Could you reproduce, exactly and alone, the lines running from the one with "41.3 | 3.16 |" to the end of the data below?

'''

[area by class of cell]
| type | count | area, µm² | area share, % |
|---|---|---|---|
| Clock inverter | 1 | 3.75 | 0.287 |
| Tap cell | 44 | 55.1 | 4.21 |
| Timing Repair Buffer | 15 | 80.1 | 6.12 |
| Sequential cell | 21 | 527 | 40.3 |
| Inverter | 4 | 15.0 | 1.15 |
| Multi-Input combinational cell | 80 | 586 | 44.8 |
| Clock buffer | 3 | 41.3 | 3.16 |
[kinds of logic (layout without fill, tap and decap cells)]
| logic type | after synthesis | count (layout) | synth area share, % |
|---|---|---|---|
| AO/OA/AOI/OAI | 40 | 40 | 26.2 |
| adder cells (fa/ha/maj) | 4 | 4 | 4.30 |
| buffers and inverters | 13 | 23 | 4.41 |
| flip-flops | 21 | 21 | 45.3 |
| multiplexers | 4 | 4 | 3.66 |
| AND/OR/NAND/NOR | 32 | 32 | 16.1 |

'''

Answer space:
| Clock buffer | 3 | 41.3 | 3.16 |
[kinds of logic (layout without fill, tap and decap cells)]
| logic type | after synthesis | count (layout) | synth area share, % |
|---|---|---|---|
| AO/OA/AOI/OAI | 40 | 40 | 26.2 |
| adder cells (fa/ha/maj) | 4 | 4 | 4.30 |
| buffers and inverters | 13 | 23 | 4.41 |
| flip-flops | 21 | 21 | 45.3 |
| multiplexers | 4 | 4 | 3.66 |
| AND/OR/NAND/NOR | 32 | 32 | 16.1 |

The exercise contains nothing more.